→ TASK DIRECTIONS
Search the entries for the word "step" and report each line that has it.

──────── DATA SUPPLIED

**config.mk**
```make
export PLATFORM = sky130hd
export DESIGN_NAME = mux_bus_arbiter_flat
export DESIGN_NICKNAME = d
export VERILOG_FILES = /design/src/rtl/mux_bus_arbiter_if.sv /design/src/rtl/mux_bus_arbiter.sv /design/src/flat_wrapper.sv
export SDC_FILE = /design/constraint.sdc
export NUM_CORES = 1
export LEC_CHECK = 0
export CAP_MARGIN = 20
export CORE_MARGIN = 2
export CORE_UTILIZATION = 34
export CTS_BUF_LIST = sky130_fd_sc_hd__clkbuf_4
export DETAILED_ROUTE_END_ITERATION = 12
export PLACE_DENSITY = 0.9
export SLEW_MARGIN = 20
export SYNTH_ARGS = -nofsm -noshare
export SYNTH_HDL_FRONTEND = slang
export SYNTH_SLANG_ARGS = --single-unit
```
**constraint.sdc**
```tcl
create_clock -name clk -period 2.3 [get_ports clk]
set_input_delay 0.46 -clock clk [delete_from_list [all_inputs] [get_ports clk]]
set_output_delay 0.46 -clock clk [all_outputs]
set_load 0.05 [all_outputs]
```
**src/rtl/mux_bus_arbiter_if.sv**
```systemverilog
// Bundle of request/data/handshake signals between four producers, the arbiter and the consumer.
// The arbiter uses the slave view; the producers and consumer together use the master view.
interface mux_bus_arbiter_if #(
    parameter int WIDTH = 16
);
    logic [3:0]       req;
    logic [WIDTH-1:0] data0;
    logic [WIDTH-1:0] data1;
    logic [WIDTH-1:0] data2;
    logic [WIDTH-1:0] data3;
    logic             out_ready;
    logic             out_valid;
    logic [WIDTH-1:0] out_data;
    logic [1:0]       select;
    logic [3:0]       grant;
    logic [3:0]       ack;
    logic             busy;

    modport master (
        output req, data0, data1, data2, data3, out_ready,
        input  out_valid, out_data, select, grant, ack, busy
    );

    modport slave (
        input  req, data0, data1, data2, data3, out_ready,
        output out_valid, out_data, select, grant, ack, busy
    );
endinterface

```
**src/rtl/mux_bus_arbiter.sv**
```systemverilog
// Round-robin arbiter sharing one WIDTH-bit bus among four requesters, with bursts of up to
// BURST_MAX beats per grant and a valid/ready handshake toward the consumer.
module mux_bus_arbiter #(
    parameter int WIDTH     = 16,
    parameter int BURST_MAX = 4
) (
    input logic             clk,
    input logic             reset,
    mux_bus_arbiter_if.slave bus
);
    localparam int CNT_W = $clog2(BURST_MAX) + 1;

    localparam logic [0:0] IDLE  = 1'b0;
    localparam logic [0:0] GRANT = 1'b1;

    logic [0:0]       state;
    logic [3:0]       grant_r;
    logic [1:0]       select_r;
    logic [1:0]       last;
    logic [CNT_W-1:0] beat_cnt;

    logic [1:0]       pick;
    logic [1:0]       cand;
    logic             found;
    logic             valid;
    logic             beat;
    logic             last_beat;
    logic [WIDTH-1:0] data_mux;

    // Rotating priority: the requester just after the previous owner is looked at first.
    always_comb begin
        pick  = last;
        cand  = last;
        found = 1'b0;
        for (int k = 1; k <= 4; k++) begin
            cand = last + 2'(k);
            if (!found && bus.req[cand]) begin
                pick  = cand;
                found = 1'b1;
            end
        end
    end

    always_comb begin
        case (select_r)
            2'd0:    data_mux = bus.data0;
            2'd1:    data_mux = bus.data1;
            2'd2:    data_mux = bus.data2;
            default: data_mux = bus.data3;
        endcase
    end

    // Reset suppresses the handshake in its own cycle so an in-flight beat is never acked.
    assign valid     = (state == GRANT) && bus.req[select_r] && !reset;
    assign beat      = valid && bus.out_ready;
    assign last_beat = (beat_cnt == CNT_W'(BURST_MAX - 1));

    assign bus.out_valid = valid;
    assign bus.out_data  = data_mux;
    assign bus.select    = select_r;
    assign bus.grant     = grant_r;
    assign bus.ack       = beat ? (4'b0001 << select_r) : 4'b0000;
    assign bus.busy      = (state == GRANT);

    always_ff @(posedge clk) begin
        if (reset) begin
            state    <= IDLE;
            grant_r  <= 4'b0000;
            select_r <= 2'd0;
            last     <= 2'd3;
            beat_cnt <= '0;
        end else begin
            case (state)
                IDLE: begin
                    if (found) begin
                        state    <= GRANT;
                        grant_r  <= 4'b0001 << pick;
                        select_r <= pick;
                        beat_cnt <= '0;
                    end
                end
                default: begin
                    // Withdrawal or a full burst both hand the bus back; select is kept while idle.
                    if (!bus.req[select_r] || (beat && last_beat)) begin
                        state    <= IDLE;
                        last     <= select_r;
                        grant_r  <= 4'b0000;
                        beat_cnt <= '0;
                    end else if (beat) begin
                        beat_cnt <= beat_cnt + 1'b1;
                    end
                end
            endcase
        end
    end
endmodule

```
**src/flat_wrapper.sv**
```systemverilog
// flat-port wrapper written by rule: the top's interface ports become plain ports
module mux_bus_arbiter_flat 
#(
    parameter int WIDTH     = 16,
    parameter int BURST_MAX = 4
)
  (clk, reset, bus_req, bus_data0, bus_data1, bus_data2, bus_data3, bus_out_ready, bus_out_valid, bus_out_data, bus_select, bus_grant, bus_ack, bus_busy);
  mux_bus_arbiter_if #(.WIDTH(WIDTH)) bus_i ();
  input logic clk;
  input logic reset;
  input wire logic [$bits(bus_i.req)-1:0] bus_req;
  input wire logic [$bits(bus_i.data0)-1:0] bus_data0;
  input wire logic [$bits(bus_i.data1)-1:0] bus_data1;
  input wire logic [$bits(bus_i.data2)-1:0] bus_data2;
  input wire logic [$bits(bus_i.data3)-1:0] bus_data3;
  input wire logic [$bits(bus_i.out_ready)-1:0] bus_out_ready;
  output wire logic [$bits(bus_i.out_valid)-1:0] bus_out_valid;
  output wire logic [$bits(bus_i.out_data)-1:0] bus_out_data;
  output wire logic [$bits(bus_i.select)-1:0] bus_select;
  output wire logic [$bits(bus_i.grant)-1:0] bus_grant;
  output wire logic [$bits(bus_i.ack)-1:0] bus_ack;
  output wire logic [$bits(bus_i.busy)-1:0] bus_busy;
  assign bus_i.req = bus_req;
  assign bus_i.data0 = bus_data0;
  assign bus_i.data1 = bus_data1;
  assign bus_i.data2 = bus_data2;
  assign bus_i.data3 = bus_data3;
  assign bus_i.out_ready = bus_out_ready;
  assign bus_out_valid = bus_i.out_valid;
  assign bus_out_data = bus_i.out_data;
  assign bus_select = bus_i.select;
  assign bus_grant = bus_i.grant;
  assign bus_ack = bus_i.ack;
  assign bus_busy = bus_i.busy;
  mux_bus_arbiter #(.WIDTH(WIDTH), .BURST_MAX(BURST_MAX)) u_core (.clk(clk), .reset(reset), .bus(bus_i));
endmodule
```
==> results of run 1 <==
## critical path, stage by stage
cell and delay, ps:
clkdlybuf4s50_1 480, nor2b_4 180, nand2_2 110, nor4b_4 340, buf_12 180
## stage by stage
| stage | total power, mW | utilization (%) | cell area [sq um] | setup TNS [ps] | hold slack [ps] |
|---|---|---|---|---|---|
| after floorplan | 0.7062 | - | 1095 | -92.14 | 453.4 |
| after global routing | 1.178 | 73.76 | 2233 | 0 | 525.9 |
| after detailed placement | 0.9951 | 72.07 | 2182 | -91.93 | 485.7 |
| after global placement | 0.9772 | 72.07 | 2182 | -45.77 | 468.0 |
| after CTS | 1.134 | 73.31 | 2220 | 0 | 500.0 |
| final | 1.133 | 73.76 | 2233 | 0 | 499.9 |
## logic make-up (layout without fill, tap and decap cells)
group / after synthesis / in the layout
AO/OA/AOI/OAI: 18 / 18
buffers and inverters: 11 / 115
flip-flops: 12 / 12
adder cells (fa/ha/maj): 2 / 2
AND/OR/NAND/NOR: 42 / 42
multiplexers: 21 / 21
## cell usage after synthesis, types with 2 or more instances
library cell,count
a21o_1,2
a21oi_1,5
a2bb2oi_1,2
buf_2,3
clkbuf_1,4
dfxtp_1,12
ha_1,2
inv_1,2
mux2i_1,3
mux4_2,16
nand2_1,8
nand2b_1,4
nor2_1,14
nor2b_1,3
nor3_1,6
## how the worst max path moves through the flow
stage                            end  cells past startpoint
after floorplan           bus_ack[0]                      2
after global placement    bus_ack[0]                      5
after detailed placement  bus_ack[0]                      5
after CTS                 bus_ack[0]                      5
after global routing      bus_ack[0]                      5
final                     bus_ack[0]                      5
## layout make-up
class,instances,area (sq um),area share [%]
clock buffers,3,22.52,1.008
clock inverters,1,3.754,0.1681
inverters,3,11.26,0.5042
multi-input cells,83,825.8,36.97
flip-flops and latches,12,241.5,10.81
well taps,44,55.05,2.465
repair buffers,108,1074,48.07
## power by group
part           switching [mW]  internal, mW
sequential             0.0303         0.226
clock                  0.0720        0.0630
combinational           0.399         0.342
## routing by layer
layer	part of all wire (%)	global-route usage, %
met1	33	23.85
met2	52	45.03
met3	11	8.009
met4	3.6	10.48
met5	0	0
## state kept, by name (all words and copies together), names as in the netlist
signal,flops
u_core.beat_cnt,3
u_core.bus.busy,1
u_core.last,2
u_core.bus.select,2
u_core.bus.grant,4
## timing repair
action / 4_1_cts / 5_1_grt
pin swaps: 0 / 1
setup endpoints to repair: 1 / 2
gates resized for setup: 2 / 3
gates cloned: 0 / 0
hold endpoints to repair: 0 / 0
==> flow_metrics.py, run 1 <==
metrics = {
    "final_layout": {
        "mostFrequentLayoutCells": "clkdlybuf4s50_1 (75), buf_4 (27), mux4_2 (16), nor2_1 (13), dfxtp_1 (11)",
        "area_growth_pct": 109.5,
        "fin_cells": 254,
        "fillerInstances": 215,
        "final_nets": 284,
        "final_common_cell": "clkdlybuf4s50_1",
        "drive_gt1_share_pct": 30.00,
        "num_antenna_cells": 0,
    },
    "sta": {
        "worst_pin_slew_ps": 515.1,
        "slew_violations": 0,
        "min_period_ps": 2216,
        "setup_viol": 0,
        "fin_crit_sh_pct": 96.37,
        "finalHoldViolCount": 0,
        "clock.fmax_mhz": 451.2,
        "maxSlewHeadroom_pct": 65.34,
        "rsz0062_at_grt": "no",
        "clock_skew_ps": 0.9875,
        "fin_ws_ps": 83.55,
    },
    "setup_path": {
        "cp.arrival_ps": 1760,
        "crit_path_start": "bus_out_ready",
        "reg2reg_from": "u_core.bus.select[0]$_SDFFE_PP0P_",
        "cp-end-kind": "primary output",
        "crit_fanout": 4,
        "reg2reg_slack_ps": 590,
        "critPathKind": "primary input to primary output",
        "reg2reg_to": "u_core.beat_cnt[0]$_SDFFE_PP0P_",
        "start_kind": "primary input",
        "rr_worst_depth": 6,
        "required_ps": 1840,
    },
    "yosys": {
        "synthSimpleGateAreaFrac_pct": 19.13,
        "async_flop_share_pct": 0,
        "synthTopCellsByArea": "mux4_2 (34%), dfxtp_1 (23%), nor2_1 (4.9%)",
        "synthCells": 106,
        "syn-cell-area_sq_um": 1066,
        "synth_mux_area_share_pct": 38.73,
        "synth_area_per_cell_sq_um": 10.06,
        "synth-edff-count": 0,
        "yosysTopAreaCell": "mux4_2",
        "synth_top_area_share_pct": 33.80,
        "synth_compound_area_share_pct": 12.32,
        "yosys.area_share.xor_xnor_pct": 0,
        "synth_top_family_by_area": "multiplexers",
        "yosysUniqueCellTypes": 35,
        "syn_nets": 179,
        "synth-seq-cells": 12,
        "synth_ff_type": "dfxtp_1",
        "synth-warning-count": 0,
        "seq_area_frac_synth_pct": 22.54,
        "yosys.area_share.adder_pct": 2.347,
    },
    "detailed_routing": {
        "drc": 0,
        "vias_per_cell": 5.244,
        "drt-initial-drc-count": 32,
        "dr.pass1.iters": 4,
        "wl_mm": 4.377,
        "vias": 1332,
        "avgRoutedWirePerCell_microns": 17.23,
        "ant_nets": 0,
    },
    "min_path": {
        "min_to": "u_core.beat_cnt[1]$_SDFFE_PP0P_",
        "whs_path_depth": 1,
        "min_from": "u_core.beat_cnt[1]$_SDFFE_PP0P_",
        "hold_path_class": "flop to flop",
    },
    "place": {
        "place_congestion": 0.8347,
        "portBuffers": 98,
        "dp_slack_ps": -91.93,
        "placed_cells": 250,
        "dpl.hpwl_mm": 3.683,
    },
    "global_routing": {
        "antenna_found_initial": 0,
        "grt_first_pass_wirelength_mm": 6.458,
        "grt_max_degree": 18,
        "grt_use_total_pct": 24.12,
        "grt_pass1_vias": 1369,
        "overflow": 0,
    },
    "outcome": {
        "run_status": "complete, no violations",
    },
    "clock_network": {
        "clk_pin_slew_worst_paths_ps": 70,
        "ctsRootBufferMaster": "clkbuf_4",
        "clk_latency_ps": 280,
        "cts_hold_buffers": 0,
        "numCtsBuffers": 3,
        "clockBufferDepth": 2,
        "cts_num_sinks": 12,
        "cts_tree": "built",
        "post_cts_buffers": 0,
        "cts_max_level": 1,
    },
    "floorplan": {
        "core-area_sq_um": 3028,
        "die_y_microns": 60.00,
        "dieArea_sq_um": 3599,
        "num_rows": 20,
        "fp.dieW_microns": 60.00,
        "start_util_pct": 35.21,
        "io_pins": 99,
    },
    "power_and_ir_drop": {
        "peakVddDrop_mv": 0.4459,
        "p_leak_nw": 0.8540,
        "p_per_area_nw_per_um2": 507.2,
    },
    "job": {
        "maxCapViolations": 0,
    },
}
(Power assumes the default switching activity.)
==> run 2, diff against run 1 <==
- CORE_MARGIN: 2 -> not set
==> flow_metrics.py, run 2 (same netlist as run 1, synthesis figures left out) <==
metrics = {
    "clock_network": {
        "post_cts_buffers": 0,
        "clk_latency_ps": 280,
        "ctsRootBufferMaster": "clkbuf_4",
        "cts_tree": "built",
        "clk_pin_slew_worst_paths_ps": 80,
        "numCtsBuffers": 3,
        "cts_hold_buffers": 0,
        "cts_num_sinks": 12,
        "cts_max_level": 1,
        "clockBufferDepth": 2,
    },
    "power_and_ir_drop": {
        "clkPwrFrac_pct": 12.3,
        "p_leak_nw": 0.8375,
        "power_mw": 1.126,
        "p_sw_share_pct": 44.47,
        "intPower_uw": 625.1,
        "peakVddDrop_mv": 0.3882,
        "p_per_area_nw_per_um2": 513.2,
        "seqPwrFrac_pct": 23.6,
        "power_switching_uw": 500.6,
        "combPwrFrac_pct": 64.2,
    },
    "setup_path": {
        "cp-end-kind": "primary output",
        "crit_fanout": 6,
        "slowest_delay_ps": 590,
        "rr_worst_depth": 7,
        "cp_cell_sequence": "clkdlybuf4s50_1 > mux2i_1 > o22ai_1 > nor2b_2 > buf_12",
        "path_delay_family": "buffers and inverters",
        "worst-path-buf-inv": 2,
        "reg2reg_from": "u_core.bus.select[0]$_SDFFE_PP0P_",
        "reg2reg_slack_ps": 470,
        "cp.arrival_ps": 1770,
        "crit_slowest_cell": "clkdlybuf4s50_1",
        "start_kind": "primary input",
        "reg2reg_to": "u_core.beat_cnt[0]$_SDFFE_PP0P_",
        "required_ps": 1840,
        "critPathKind": "primary input to primary output",
    },
    "min_path": {
        "whs_path_depth": 2,
        "min_to": "u_core.beat_cnt[2]$_SDFFE_PP0P_",
        "min_from": "u_core.beat_cnt[2]$_SDFFE_PP0P_",
        "hold_path_class": "flop to flop",
    },
    "final_layout": {
        "mostFrequentLayoutCells": "clkdlybuf4s50_1 (75), buf_4 (24), mux4_2 (16), nor2_1 (13), dfxtp_1 (11)",
        "drive_gt1_share_pct": 28.99,
        "num_antenna_cells": 0,
        "area_growth_pct": 105.8,
        "largest_reg_flops": 4,
        "fin_area_sq_um": 2193,
        "fin_cells": 238,
        "final_nets": 281,
        "fillerInstances": 188,
        "final_common_cell": "clkdlybuf4s50_1",
    },
    "floorplan": {
        "io_pins": 99,
        "dieArea_sq_um": 3363,
        "fp.dieW_microns": 58.00,
        "die_y_microns": 58.00,
        "num_rows": 19,
        "start_util_pct": 37.37,
        "core-area_sq_um": 2853,
    },
    "sta": {
        "setup_viol": 0,
        "slew_violations": 0,
        "fin_ws_ps": 72.41,
        "rsz0062_at_grt": "no",
        "fin_crit_sh_pct": 96.85,
        "maxSlewHeadroom_pct": 61.17,
        "clock.fmax_mhz": 448.9,
        "finalHoldViolCount": 0,
        "clock_skew_ps": 3.473,
        "min_period_ps": 2228,
        "worst_pin_slew_ps": 582.4,
    },
    "detailed_routing": {
        "wl_mm": 3.989,
        "ant_nets": 0,
        "vias_per_cell": 5.504,
        "dr.pass1.iters": 8,
        "drc": 10,
        "drt-initial-drc-count": 37,
        "vias": 1310,
        "avgRoutedWirePerCell_microns": 16.76,
    },
    "outcome": {
        "violations": "design-rule violations",
        "run_status": "finished with violations",
    },
    "place": {
        "portBuffers": 98,
        "place_congestion": 0.7978,
        "post_dp_cell_area_sq_um": 2143,
        "dpl.hpwl_mm": 3.178,
        "dp_slack_ps": -63.20,
        "placed_cells": 234,
    },
    "global_routing": {
        "overflow": 0,
        "grt_max_degree": 26,
        "grt_use_total_pct": 24.46,
        "grt_first_pass_wirelength_mm": 6.265,
        "antenna_found_initial": 0,
        "grt_pass1_vias": 1348,
    },
    "job": {
        "maxCapViolations": 0,
    },
}
==> run 2: worst min-delay path: cells and delay by family (launching register included) <==
kind | cells | cell delay (ps)
buf+inv | 1 | 60
compound gates | 1 | 80
flops | 1 | 300
==> run 2: per-stage QoR <==
| step | setup TNS, ps | utilization [%] | hold slack (ps) |
|---|---|---|---|
| final | 0 | 76.89 | 493.8 |
| after floorplan | -92.14 | - | 453.4 |
| after global routing | 0 | 76.89 | 520.4 |
| after CTS | 0 | 76.45 | 498.4 |
| after global placement | -25.51 | 75.13 | 465.7 |
| after detailed placement | -63.20 | 75.13 | 479.5 |
==> run 2: per-layer routing <==
layer	part of all wire [%]	wire length, microns	global-route usage, %
met1	34	1361	25.43
met2	53	2101	45.16
met5	0	0	0
met3	11	455	6.920
met4	1.8	70	11.22
==> run 2: cell type report <==
| type | count | area (sq um) | share of cell area [%] |
|---|---|---|---|
| Multi-Input combinational cell | 83 | 824.5 | 37.59 |
| Timing Repair Buffer | 105 | 1051 | 47.92 |
| Sequential cell | 12 | 241.5 | 11.01 |
| Tap cell | 31 | 38.79 | 1.768 |
| Inverter | 3 | 11.26 | 0.5134 |
| Clock buffer | 3 | 22.52 | 1.027 |
| Clock inverter | 1 | 3.754 | 0.1711 |
==> run 2: power groups by stage <==
stage                     clock network, mW  registers, mW  logic, mW
after floorplan                           0          0.287      0.419
after detailed placement                  0          0.267      0.717
after global placement                    0          0.265      0.706
after CTS                             0.142          0.264      0.722
after global routing                  0.151          0.270      0.757
final                                 0.138          0.265      0.723
==> run 2: worst max path at each step <==
| stage | start | to | slack [ps] | cells past startpoint |
|---|---|---|---|---|
| after detailed placement | bus_out_ready | bus_ack[0] | -60 | 5 |
| after CTS | bus_out_ready | bus_ack[0] | 30 | 5 |
| after floorplan | u_core.bus.busy$_SDFF_PP0_ | bus_ack[0] | -90 | 2 |
| final | bus_req[1] | bus_out_valid | 70 | 5 |
| after global routing | bus_req[1] | bus_out_valid | 9 | 5 |
| after global placement | bus_out_ready | bus_ack[0] | -30 | 5 |
==> run 2: what timing repair did <==
action	CTS	global route
gates cloned	0	0
pin swaps	0	2
resized for setup	2	3
endpoints found under the setup margin	1	2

────────────────

→ WRITTEN RESPONSE
| step | setup TNS, ps | utilization [%] | hold slack (ps) |
==> run 2: worst max path at each step <==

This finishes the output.